Run the Identify Known Variants in One Sample (WES) workflow

  1. To run the Identify Known Variants in One Sample (WES) template workflow, go to:

            Workflows | Template Workflows | Biomedical Workflows (Image biomedical_twf_folder_open_16_n_p) | Whole Exome Sequencing (Image exome_sequencing_closed_16_n_p) | General Workflows (WES) (Image general_wes_wf_closed_16_n_p) | Identify Known Variants from One Sample (WES) (Image identify_known_var_1_sample_wes_16_n_p)

  2. First select the reads of the sample that should be tested for presence or absence of your known variants (figure 19.11).

    Image identify_known_variants_in_one_sample_wizardstep1_wes
    Figure 19.11: Select the sequencing reads from the sample you would like to test for your known variants.

    If several samples from different folders should be analyzed, the tool has to be run in batch mode. This is done by selecting "Batch" and specifying the folders that hold the data you wish to analyse.

  3. Next, specify the target regions (figure 19.12). The target regions are used by the tools Structural Variant Caller and QC for Targeted Sequencing. Providing the Structural Variant Caller with target regions, reduces the processing time of the workflow as the tool only analyzes defined target regions.

    Image indels_target_knownwes
    Figure 19.12: Specify the target regions file.

  4. In the next wizard step, select the reference data set that should be used to identify the known variants (figure 19.13).

    Image identify_known_variants_in_one_sample_wes
    Figure 19.13: Choose the relevant reference Data Set to identify the known variants.

  5. Specify the parameters for the QC for Target Sequencing tool (figure 19.14).

    When working with targeted data (WES or TAS data), quality checks for the targeted sequencing are included in the workflows. This step is not optional, and you need to specify the targeted regions file adapted to the sequencing technology you used. Choose to use the default settings or to adjust the parameters.

    Image qc_settings_ikvwes
    Figure 19.14: Specify the parameters for the QC for Target Sequencing tool.

    The parameters that can be set are:

    • Minimum coverage provides the length of each target region that has at least this coverage.
    • Ignore non-specific matches reads that are non-specifically mapped will be ignored.
    • Ignore broken pairs reads that belong to broken pairs will be ignored.

  6. In the Identify Known Mutations from Mappings, select a variant track containing the known variants you want to identify in the sample (figure 19.15).

    Image identify_known_variants_in_one_sample_wizardstep4_wes
    Figure 19.15: Specify the track with the known variants that should be identified.

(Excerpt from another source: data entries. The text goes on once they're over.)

This is an optimization exercise on Yosys and OpenROAD, whose aim is small area, a short achievable clock period and few clock cycles per item, not a production implementation.
At most, simulation tests tie the RTL to the original design; equivalence was not proved.
For run 2, only the layout was checked, not whether the RTL still works.
Power and IR drop assume default switching activity.

## flow/design.v (module list and top-level ports; edited modules follow where they fit)
// module mul_fa: 11 lines
// module mul_ha: 10 lines
// module dadda_mul: 1940 lines
module dadda_mul
(
    input  logic        clk,
    input  logic        rst_n,
    input  logic        in_valid,
    input  logic        mode,
    input  logic [15:0] a,
    input  logic [15:0] b,
    output logic        out_valid,
    output logic [15:0] hi,
    output logic [15:0] lo
);
  // ...
==> flow/run.sh <==
#!/bin/bash
# synth_recipe.tcl (not shown) runs the flow's synth.tcl, then flattens the netlist and writes it again
# the make line also repeats each setting of config.mk as NAME=value (left out here)
make -C /OpenROAD-flow-scripts/flow DESIGN_CONFIG=/design/flow/config.mk WORK_HOME=/design/flow/orfs CLKGATE_MAP_FILE= SYNTH_SCRIPT=/design/flow/synth_recipe.tcl finish
==> flow/config.mk <==
export PLATFORM = sky130hd
export DESIGN_NAME = dadda_mul
export DESIGN_NICKNAME = dadda_mul
export VERILOG_FILES = /design/flow/design.v
export SDC_FILE = /design/flow/constraint.sdc
export NUM_CORES = 4
export LEC_CHECK = 0
export ABC_AREA = 1
export CAP_MARGIN = 20
export CORE_MARGIN = 2
export CORE_UTILIZATION = 40
export CTS_CLUSTER_DIAMETER = 150
export CTS_CLUSTER_SIZE = 30
export SETUP_SLACK_MARGIN = 2.2
export SLEW_MARGIN = 20
export SYNTH_HIERARCHICAL = 1
export SYNTH_MINIMUM_KEEP_SIZE = 0
==> flow/constraint.sdc <==
create_clock -name core_clock -period 4.0 [get_ports {clk}]
set_input_delay 0.8000 -clock core_clock [delete_from_list [all_inputs] [get_ports {clk}]]
set_output_delay 0.8000 -clock core_clock [all_outputs]
set_load 0.01 [all_outputs]
==> results.yml, run 1 <==
logic_synthesis:
  synth_compound_area_share_pct: 7.388
  synthTopCellsByArea: "dfxtp_1, fa_1, xor2_1"
  synth_mux_area_share_pct: 0.5775
  synthCells: 1206
power:
  powerComb_uw: 3220
  clkPwrFrac_pct: 17.0
  p_switching_uw: 3342
  switching_share_pct: 33.28
  power_report.internal_total_uw: 6701
sta:
  clock_skew_ps: 43.80
  tns_ps: 0
critical_path:
  startpoint: "vld[4]"
  startpoint_type: "flip-flop"
  crit_chain: "buf_2"
placement:
  dp.cells: 1674
  dp_slack_ps: 1750
  dp_hpwl_um: 19070
die:
  die_w_um: 188.7
cts:
  cts_setup_buffers: 12
global_route:
  grt_pass1_vias: 8573
  grt_max_degree: 32
  antenna_found_initial: 1
final_layout:
  bufAreaShareNonClock_pct: 6.216
  nMultiInputCombCells: 711
drt:
  met1_length_um: 12700
hold_path:
  min_delay_worst_endpoint: "p471_q4"
run_status:
  status: "no timing/DRC/antenna violations"
Testbench counts, summed over its fixed seeds: cycles 16,032, items 16,000.
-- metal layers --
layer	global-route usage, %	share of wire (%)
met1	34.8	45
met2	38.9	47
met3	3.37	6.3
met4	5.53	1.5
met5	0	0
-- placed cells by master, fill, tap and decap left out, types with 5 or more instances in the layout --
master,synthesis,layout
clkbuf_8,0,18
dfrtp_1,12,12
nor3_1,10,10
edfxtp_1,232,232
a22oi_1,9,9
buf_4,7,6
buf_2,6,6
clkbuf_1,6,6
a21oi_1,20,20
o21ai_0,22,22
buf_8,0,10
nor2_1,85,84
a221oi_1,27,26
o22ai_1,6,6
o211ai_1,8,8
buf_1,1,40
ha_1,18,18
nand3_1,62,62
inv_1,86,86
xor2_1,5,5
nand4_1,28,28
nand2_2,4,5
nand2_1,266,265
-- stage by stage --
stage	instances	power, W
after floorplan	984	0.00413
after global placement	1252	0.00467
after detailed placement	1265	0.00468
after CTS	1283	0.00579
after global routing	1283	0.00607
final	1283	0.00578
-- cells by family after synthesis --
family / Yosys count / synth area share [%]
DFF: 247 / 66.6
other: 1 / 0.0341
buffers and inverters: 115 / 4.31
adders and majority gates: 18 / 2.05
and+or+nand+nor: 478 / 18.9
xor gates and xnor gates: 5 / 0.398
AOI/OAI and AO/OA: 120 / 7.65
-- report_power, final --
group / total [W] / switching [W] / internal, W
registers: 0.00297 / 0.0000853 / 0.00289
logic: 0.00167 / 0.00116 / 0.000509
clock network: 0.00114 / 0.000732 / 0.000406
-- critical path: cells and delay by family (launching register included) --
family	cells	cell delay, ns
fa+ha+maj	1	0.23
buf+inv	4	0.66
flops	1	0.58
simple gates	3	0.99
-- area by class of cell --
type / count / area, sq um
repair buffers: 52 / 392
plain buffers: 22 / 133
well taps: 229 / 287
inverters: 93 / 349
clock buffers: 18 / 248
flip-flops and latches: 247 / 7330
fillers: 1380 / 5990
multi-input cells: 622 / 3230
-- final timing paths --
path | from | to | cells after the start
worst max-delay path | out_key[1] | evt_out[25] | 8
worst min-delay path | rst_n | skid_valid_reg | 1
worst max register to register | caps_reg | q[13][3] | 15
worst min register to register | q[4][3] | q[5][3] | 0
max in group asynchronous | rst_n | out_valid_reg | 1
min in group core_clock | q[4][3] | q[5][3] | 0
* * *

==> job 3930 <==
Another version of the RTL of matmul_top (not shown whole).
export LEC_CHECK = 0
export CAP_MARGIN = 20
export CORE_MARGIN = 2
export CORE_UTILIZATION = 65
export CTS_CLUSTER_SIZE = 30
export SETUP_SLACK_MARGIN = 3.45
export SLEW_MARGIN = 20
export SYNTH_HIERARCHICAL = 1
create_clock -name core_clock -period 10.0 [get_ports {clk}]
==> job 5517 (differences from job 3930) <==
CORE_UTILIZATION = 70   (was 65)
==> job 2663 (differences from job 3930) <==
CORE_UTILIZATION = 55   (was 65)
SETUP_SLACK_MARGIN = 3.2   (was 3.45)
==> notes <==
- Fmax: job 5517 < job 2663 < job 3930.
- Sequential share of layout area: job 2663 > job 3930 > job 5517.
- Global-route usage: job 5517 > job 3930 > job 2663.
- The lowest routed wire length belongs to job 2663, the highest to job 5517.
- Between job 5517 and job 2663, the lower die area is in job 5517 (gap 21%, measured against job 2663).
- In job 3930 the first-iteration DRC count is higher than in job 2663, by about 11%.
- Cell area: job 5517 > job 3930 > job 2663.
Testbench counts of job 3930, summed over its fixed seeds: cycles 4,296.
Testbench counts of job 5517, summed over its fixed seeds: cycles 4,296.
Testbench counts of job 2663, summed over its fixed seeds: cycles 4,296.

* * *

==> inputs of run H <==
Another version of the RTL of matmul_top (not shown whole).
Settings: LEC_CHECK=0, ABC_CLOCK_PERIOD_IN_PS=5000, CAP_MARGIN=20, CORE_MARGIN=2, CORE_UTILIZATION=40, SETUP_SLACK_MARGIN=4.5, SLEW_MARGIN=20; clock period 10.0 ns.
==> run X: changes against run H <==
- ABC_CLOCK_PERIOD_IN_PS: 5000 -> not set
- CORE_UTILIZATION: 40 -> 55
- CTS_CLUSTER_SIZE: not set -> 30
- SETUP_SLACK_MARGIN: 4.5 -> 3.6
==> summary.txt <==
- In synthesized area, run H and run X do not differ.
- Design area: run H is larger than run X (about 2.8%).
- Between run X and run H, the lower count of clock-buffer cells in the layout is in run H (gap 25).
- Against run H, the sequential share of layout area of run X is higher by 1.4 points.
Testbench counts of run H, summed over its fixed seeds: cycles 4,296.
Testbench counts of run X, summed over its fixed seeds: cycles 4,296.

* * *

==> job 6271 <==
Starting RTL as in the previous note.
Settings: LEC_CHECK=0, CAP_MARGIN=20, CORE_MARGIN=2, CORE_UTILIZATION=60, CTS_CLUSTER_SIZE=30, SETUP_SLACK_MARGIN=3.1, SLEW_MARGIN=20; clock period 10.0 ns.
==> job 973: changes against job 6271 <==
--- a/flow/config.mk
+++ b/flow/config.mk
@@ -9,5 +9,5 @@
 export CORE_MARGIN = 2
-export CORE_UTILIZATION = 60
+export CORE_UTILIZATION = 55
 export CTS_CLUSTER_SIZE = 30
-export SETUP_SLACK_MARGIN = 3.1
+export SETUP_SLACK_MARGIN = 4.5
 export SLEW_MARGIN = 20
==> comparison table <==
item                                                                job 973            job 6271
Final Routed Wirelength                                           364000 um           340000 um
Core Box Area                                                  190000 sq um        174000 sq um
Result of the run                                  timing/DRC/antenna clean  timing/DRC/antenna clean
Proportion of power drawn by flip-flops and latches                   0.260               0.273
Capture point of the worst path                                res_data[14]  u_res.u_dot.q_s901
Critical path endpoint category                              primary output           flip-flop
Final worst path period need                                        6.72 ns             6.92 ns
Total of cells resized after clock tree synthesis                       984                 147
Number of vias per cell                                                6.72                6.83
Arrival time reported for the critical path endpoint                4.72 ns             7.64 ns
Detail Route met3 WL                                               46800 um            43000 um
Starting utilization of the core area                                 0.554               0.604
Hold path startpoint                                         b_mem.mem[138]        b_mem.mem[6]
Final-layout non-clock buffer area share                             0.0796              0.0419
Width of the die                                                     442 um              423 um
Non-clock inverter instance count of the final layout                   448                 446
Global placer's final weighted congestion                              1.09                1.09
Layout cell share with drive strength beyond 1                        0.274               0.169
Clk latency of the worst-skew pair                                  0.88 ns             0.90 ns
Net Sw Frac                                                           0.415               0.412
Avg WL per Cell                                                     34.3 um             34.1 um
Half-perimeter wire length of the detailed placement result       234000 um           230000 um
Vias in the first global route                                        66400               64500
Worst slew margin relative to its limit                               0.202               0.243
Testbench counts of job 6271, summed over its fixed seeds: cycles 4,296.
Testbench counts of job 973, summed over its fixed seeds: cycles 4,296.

    The parameters that can be set are:

    • Minimum coverage The minimum number of reads that covers the position of the variant, which is required to set "Sufficient Coverage" to YES.
    • Detection frequency The minimum allele frequency that is required to annotate a variant as being present in the sample. The same threshold will also be used to determine if a variant is homozygous or heterozygous. In case the most frequent alternative allele at the position of the considered variant has a frequency of less than this value, the zygosity of the considered variant will be reported as being homozygous.

    The parameter "Detection Frequency" will be used in the calculation twice. First, it will report in the result if a variant has been detected (observed frequency > specified frequency) or not (observed frequency <= specified frequency). Moreover, it will determine if a variant should be labeled as heterozygous (frequency of another allele identified at a position of a variant in the alignment > specified frequency) or homozygous (frequency of all other alleles identified at a position of a variant in the alignment < specified frequency).

  7. In the last wizard step you can check the selected settings by clicking on the button labeled Preview All Parameters. In the Preview All Parameters wizard you can only check the settings, and if you wish to make changes you have to use the Previous button from the wizard to edit parameters in the relevant windows.

  8. Choose to Save your results and click Finish.